# Beginner’s Guide to Policy in Reinforcement Learning ## Introduction

Policy is the fundamental part of reinforcement learning that allows agents to make the right choices while interacting with the environment. In this article, we will understand what is policy in reinforcement learning and why it is important. We will then go through different types of policies – Deterministic Policy, Stochastic Policy, Categorical Policy, and Gaussian Policy.

## What is Policy in Reinforcement Learning

In a very simple term, a policy denoted by μ tells the agent what action to take at a particular state in the environment.

In the below animation, the agent has an action space of [Up, Down, Left, Right] and the arrows in each cell of the grid world are the policy that suggests to the agent what action to take in that state. For example, in cell ‘M’ the policy tells the agent to take right.

### Policy-Based Reinforcement Learning

At the very outset, the agent does not have a good policy in its hand that can yield maximum reward or helps him to reach its goal. The agent learns the good policy in an iterative process which is also known as the policy-based reinforcement learning method.
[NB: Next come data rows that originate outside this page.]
### src/sha1_pkg.sv
// SHA-1 hasher package: round constants, initial chaining words and the
// command/status bundles between the controller and the datapath.
// No dependencies.
package sha1_pkg;

  localparam int WordW  = 32;
  localparam int CountW = 61;
  localparam int RoundW = 7;
  localparam int PosW   = 6;
  localparam int IdxW   = 3;

  localparam logic [RoundW-1:0] LastRound = 7'd79;
  localparam logic [PosW-1:0]   LastPos   = 6'd63;
  localparam logic [PosW-1:0]   LenPos    = 6'd56;
  localparam logic [IdxW-1:0]   LastWord  = 3'd4;
  localparam logic [7:0]        PadByte   = 8'h80;

  localparam logic [WordW-1:0] Init0 = 32'h67452301;
  localparam logic [WordW-1:0] Init1 = 32'hEFCDAB89;
  localparam logic [WordW-1:0] Init2 = 32'h98BADCFE;
  localparam logic [WordW-1:0] Init3 = 32'h10325476;
  localparam logic [WordW-1:0] Init4 = 32'hC3D2E1F0;

  localparam logic [WordW-1:0] K0 = 32'h5A827999;
  localparam logic [WordW-1:0] K1 = 32'h6ED9EBA1;
  localparam logic [WordW-1:0] K2 = 32'h8F1BBCDC;
  localparam logic [WordW-1:0] K3 = 32'hCA62C1D6;

  typedef struct packed {
    logic load_byte;
    logic pad_start;
    logic pad_step;
    logic round_step;
    logic chain_add;
    logic arm;
    logic out_shift;
    logic reload;
  } sha1_cmd_t;

  typedef struct packed {
    logic pos_last;
    logic pad_last;
    logic round_last;
    logic armed;
    logic word_last;
  } sha1_sts_t;

  function automatic logic [WordW-1:0] round_k(input logic [RoundW-1:0] rnd);
    logic [WordW-1:0] k;
    if (rnd < 7'd20) begin
      k = K0;
    end else if (rnd < 7'd40) begin
      k = K1;
    end else if (rnd < 7'd60) begin
      k = K2;
    end else begin
      k = K3;
    end
    return k;
  endfunction

  function automatic logic [WordW-1:0] round_f(input logic [RoundW-1:0] rnd,
                                               input logic [WordW-1:0] b,
                                               input logic [WordW-1:0] c,
                                               input logic [WordW-1:0] d);
    logic [WordW-1:0] f;
    if (rnd < 7'd20) begin
      f = (b & c) | (~b & d);
    end else if (rnd < 7'd40) begin
      f = b ^ c ^ d;
    end else if (rnd < 7'd60) begin
      f = (b & c) | (b & d) | (c & d);
    end else begin
      f = b ^ c ^ d;
    end
    return f;
  endfunction

endpackage

### src/sha1_datapath.sv
// SHA-1 datapath: 512-bit block shift register doubling as the message
// schedule window, working and chaining words, byte count and padding state.
// Depends on sha1_pkg.
module sha1_datapath (
  input  logic                        clk,
  input  logic                        rst,
  input  sha1_pkg::sha1_cmd_t         cmd,
  input  logic [7:0]                  data_byte,
  output sha1_pkg::sha1_sts_t         sts,
  output logic [sha1_pkg::WordW-1:0]  digest_word,
  output logic [sha1_pkg::IdxW-1:0]   word_index
);

  logic [511:0]                  blk;
  logic [sha1_pkg::WordW-1:0]    a, b, c, d, e;
  logic [sha1_pkg::WordW-1:0]    h0, h1, h2, h3, h4;
  logic [sha1_pkg::CountW-1:0]   count;
  logic [sha1_pkg::RoundW-1:0]   rnd;
  logic [sha1_pkg::PosW-1:0]     pad_pos;
  logic                          pad_first;
  logic                          armed;
  logic [63:0]                   len_sr;
  logic [sha1_pkg::IdxW-1:0]     idx;

  logic [7:0]                    pad_byte;
  logic                          len_phase;
  logic [sha1_pkg::WordW-1:0]    w0, w2, w8, w13, w_new, t_sum;

  assign w0  = blk[511:480];
  assign w2  = blk[447:416];
  assign w8  = blk[255:224];
  assign w13 = blk[95:64];

  always_comb begin
    w_new = {w13 ^ w8 ^ w2 ^ w0};
    w_new = {w_new[30:0], w_new[31]};
  end

  assign t_sum = {a[26:0], a[31:27]} + sha1_pkg::round_f(rnd, b, c, d) + e
                 + sha1_pkg::round_k(rnd) + w0;

  assign len_phase = armed && (pad_pos >= sha1_pkg::LenPos);

  always_comb begin
    if (pad_first) begin
      pad_byte = sha1_pkg::PadByte;
    end else if (len_phase) begin
      pad_byte = len_sr[63:56];
    end else begin
      pad_byte = 8'h00;
    end
  end

  // block buffer: bytes enter at the bottom, words leave at the top
  always_ff @(posedge clk) begin
    if (cmd.load_byte) begin
      blk <= {blk[503:0], data_byte};
    end else if (cmd.pad_step) begin
      blk <= {blk[503:0], pad_byte};
    end else if (cmd.round_step) begin
      blk <= {blk[479:0], w_new};
    end
  end

  always_ff @(posedge clk) begin
    if (cmd.pad_start) begin
      len_sr <= {count, 3'b000};
    end else if (cmd.pad_step && !pad_first && len_phase) begin
      len_sr <= {len_sr[55:0], 8'h00};
    end
  end

  always_ff @(posedge clk) begin
    if (rst) begin
      a       <= sha1_pkg::Init0;
      b       <= sha1_pkg::Init1;
      c       <= sha1_pkg::Init2;
      d       <= sha1_pkg::Init3;
      e       <= sha1_pkg::Init4;
      h0      <= sha1_pkg::Init0;
      h1      <= sha1_pkg::Init1;
      h2      <= sha1_pkg::Init2;
      h3      <= sha1_pkg::Init3;
      h4      <= sha1_pkg::Init4;
      count   <= '0;
      rnd     <= '0;
      pad_pos <= '0;
      pad_first <= 1'b0;
      armed   <= 1'b0;
      idx     <= '0;
    end else begin
      if (cmd.load_byte) begin
        count <= count + 1'b1;
      end
      if (cmd.round_step) begin
        a   <= t_sum;
        b   <= a;
        c   <= {b[1:0], b[31:2]};
        d   <= c;
        e   <= d;
        rnd <= (rnd == sha1_pkg::LastRound) ? '0 : rnd + 1'b1;
      end
      // fold the working words into the chain and restart from it
      if (cmd.chain_add) begin
        h0 <= h0 + a;
        h1 <= h1 + b;
        h2 <= h2 + c;
        h3 <= h3 + d;
        h4 <= h4 + e;
        a  <= h0 + a;
        b  <= h1 + b;
        c  <= h2 + c;
        d  <= h3 + d;
        e  <= h4 + e;
      end
      if (cmd.pad_start) begin
        pad_pos   <= count[sha1_pkg::PosW-1:0];
        pad_first <= 1'b1;
        armed     <= (count[sha1_pkg::PosW-1:0] < sha1_pkg::LenPos);
      end else if (cmd.pad_step) begin
        pad_pos   <= pad_pos + 1'b1;
        pad_first <= 1'b0;
      end
      if (cmd.arm) begin
        armed <= 1'b1;
      end
      if (cmd.reload) begin
        a     <= sha1_pkg::Init0;
        b     <= sha1_pkg::Init1;
        c     <= sha1_pkg::Init2;
        d     <= sha1_pkg::Init3;
        e     <= sha1_pkg::Init4;
        h0    <= sha1_pkg::Init0;
        h1    <= sha1_pkg::Init1;
        h2    <= sha1_pkg::Init2;
        h3    <= sha1_pkg::Init3;
        h4    <= sha1_pkg::Init4;
        count <= '0;
        idx   <= '0;
      end else if (cmd.out_shift) begin
        // rotate the chain so the next digest word sits in h0
        h0  <= h1;
        h1  <= h2;
        h2  <= h3;
        h3  <= h4;
        h4  <= h0;
        idx <= idx + 1'b1;
      end
    end
  end

  assign sts.pos_last   = (count[sha1_pkg::PosW-1:0] == sha1_pkg::LastPos);
  assign sts.pad_last   = (pad_pos == sha1_pkg::LastPos);
  assign sts.round_last = (rnd == sha1_pkg::LastRound);
  assign sts.armed      = armed;
  assign sts.word_last  = (idx == sha1_pkg::LastWord);

  assign digest_word = h0;
  assign word_index  = idx;

endmodule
In this method, the policy is initialized randomly at the start. This means the agent takes random action at each state and then evaluates whether these actions lead to good or bad rewards.
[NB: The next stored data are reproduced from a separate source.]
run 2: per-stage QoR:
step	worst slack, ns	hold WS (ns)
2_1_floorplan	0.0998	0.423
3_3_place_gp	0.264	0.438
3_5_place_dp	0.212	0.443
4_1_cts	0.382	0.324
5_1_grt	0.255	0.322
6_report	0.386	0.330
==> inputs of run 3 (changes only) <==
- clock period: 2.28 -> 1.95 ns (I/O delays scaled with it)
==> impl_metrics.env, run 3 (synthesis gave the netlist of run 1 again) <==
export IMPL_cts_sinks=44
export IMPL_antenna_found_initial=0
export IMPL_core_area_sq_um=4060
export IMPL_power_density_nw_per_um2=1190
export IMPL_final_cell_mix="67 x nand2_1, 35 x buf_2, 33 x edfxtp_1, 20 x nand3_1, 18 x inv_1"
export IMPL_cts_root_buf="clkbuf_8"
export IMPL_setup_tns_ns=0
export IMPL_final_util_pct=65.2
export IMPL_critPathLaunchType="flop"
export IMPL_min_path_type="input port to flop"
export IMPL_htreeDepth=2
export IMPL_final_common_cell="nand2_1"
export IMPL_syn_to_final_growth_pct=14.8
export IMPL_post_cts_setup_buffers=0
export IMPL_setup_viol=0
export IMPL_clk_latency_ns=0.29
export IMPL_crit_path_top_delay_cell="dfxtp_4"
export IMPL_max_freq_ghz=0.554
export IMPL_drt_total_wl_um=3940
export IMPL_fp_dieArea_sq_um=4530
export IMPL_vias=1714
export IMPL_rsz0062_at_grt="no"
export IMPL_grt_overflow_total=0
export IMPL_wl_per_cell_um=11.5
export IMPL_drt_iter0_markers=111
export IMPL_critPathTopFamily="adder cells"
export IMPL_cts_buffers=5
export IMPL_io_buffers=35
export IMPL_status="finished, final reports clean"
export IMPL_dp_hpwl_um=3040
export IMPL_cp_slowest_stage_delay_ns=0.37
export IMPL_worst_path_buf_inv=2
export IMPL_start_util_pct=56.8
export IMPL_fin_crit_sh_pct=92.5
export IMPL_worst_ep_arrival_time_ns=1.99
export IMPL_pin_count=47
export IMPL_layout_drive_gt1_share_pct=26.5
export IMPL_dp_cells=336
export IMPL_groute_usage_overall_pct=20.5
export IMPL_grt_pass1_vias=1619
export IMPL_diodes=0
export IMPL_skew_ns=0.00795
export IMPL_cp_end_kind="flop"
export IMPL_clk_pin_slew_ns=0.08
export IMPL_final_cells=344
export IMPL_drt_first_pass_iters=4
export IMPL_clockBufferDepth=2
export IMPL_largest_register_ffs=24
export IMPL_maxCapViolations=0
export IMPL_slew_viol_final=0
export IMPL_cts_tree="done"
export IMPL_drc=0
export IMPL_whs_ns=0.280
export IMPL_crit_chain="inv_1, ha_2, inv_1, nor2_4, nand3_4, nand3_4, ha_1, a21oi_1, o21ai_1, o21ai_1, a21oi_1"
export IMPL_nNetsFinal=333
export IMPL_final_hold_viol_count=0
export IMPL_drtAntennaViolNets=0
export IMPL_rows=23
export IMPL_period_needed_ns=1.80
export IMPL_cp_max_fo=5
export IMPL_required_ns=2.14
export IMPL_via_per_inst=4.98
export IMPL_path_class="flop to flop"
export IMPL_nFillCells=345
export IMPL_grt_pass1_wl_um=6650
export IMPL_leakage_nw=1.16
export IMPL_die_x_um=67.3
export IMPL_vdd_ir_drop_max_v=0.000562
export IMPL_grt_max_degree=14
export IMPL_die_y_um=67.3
Over several iterations, the agent starts learning the good policy that can produce positive rewards and can take him to its goal. At this point in time, we can say that the agent has learned an optimal policy.

### Optimal Policy

An optimal policy is a policy that yields good rewards for the agent and guides him to the goal. In our above animation, the policy shown is an optimal policy since it takes agents from the starting state M to the final goal state D.

Consider the state J, if the agent performs action Left or Right it will die with negative reward, if it goes Down it is moving away from its goal, hence the optimal policy tells it to move Up.

## Types of Policy in Reinforcement Learning

In reinforcement learning, the policy can be categorized as follows –

1. Deterministic Policy
2. Stochastic Policy

Let us do a deep dive into each of these policies.

### 1. Deterministic Policy

In a deterministic policy, there is only one particular action possible in a given state. When the agent reaches a given state, the deterministic policy tells it to perform a particular action always.

At any given time t, for a given state s, the deterministic policy μ tells the agent to perform an action a. It can be expressed as –

μ(s) = a

In the below gridworld example we have deterministic policy. For example,

μ(M) = Right , μ(J) = Up , μ(C) = Right

So whenever the agent visits state M, J, C it will perform action Right, Up, and Right respectively.

### 2. Stochastic Policy

In stochastic policy, it returns a probability distribution of multiple actions in the action space for a given state. It is in contrast with the deterministic policy which always mapped a given state to only one particular action.

So in this scenario, the agent may perform different actions each time it visits a particular state based on the probability distribution of actions returned by the stochastic policy.

At any given time t, for a given state s, the deterministic policy μ tells the agent to perform an action with a certain probability.

This can be expressed as μ(a|s)

In the below illustration, we can see that for each state the policy returns a probability distribution for the actions [Up, Down, Left, Right]. For example, in state J the stochastic policy returns [0.7, 0.1, 0.1, 0.1] which means that agent will move Up 70% of the time and will move Down, Left, or Right only 10% times.

### Types of Stochastic Policy

The stochastic policy can also be categorized into two types – i) Categorical Policy and ii) Gaussian Policy.

#### i) Categorical Policy

A stochastic policy is known as a Categorical Policy when the action space is discrete in nature. In this case, it uses a categorical probability distribution to select the actions from the discrete action space.

Our grid world example has discrete action space [Up, Down, Left, Right] and hence its stochastic policy can be classified as categorical policy.

#### ii) Gaussian Policy

A stochastic policy is known as Gaussian policy when the action space is continuous in nature. In this case, the policy uses Gaussian distribution over action space to select the action for a given state.

If we have an example where the agent has to drive a racing car and we consider the action space to be speed between 0mph to 200mph then this action space is continuous. Here the Gaussian policy selects the speed of the car from the Gaussian distribution over the action space of 0 to 200.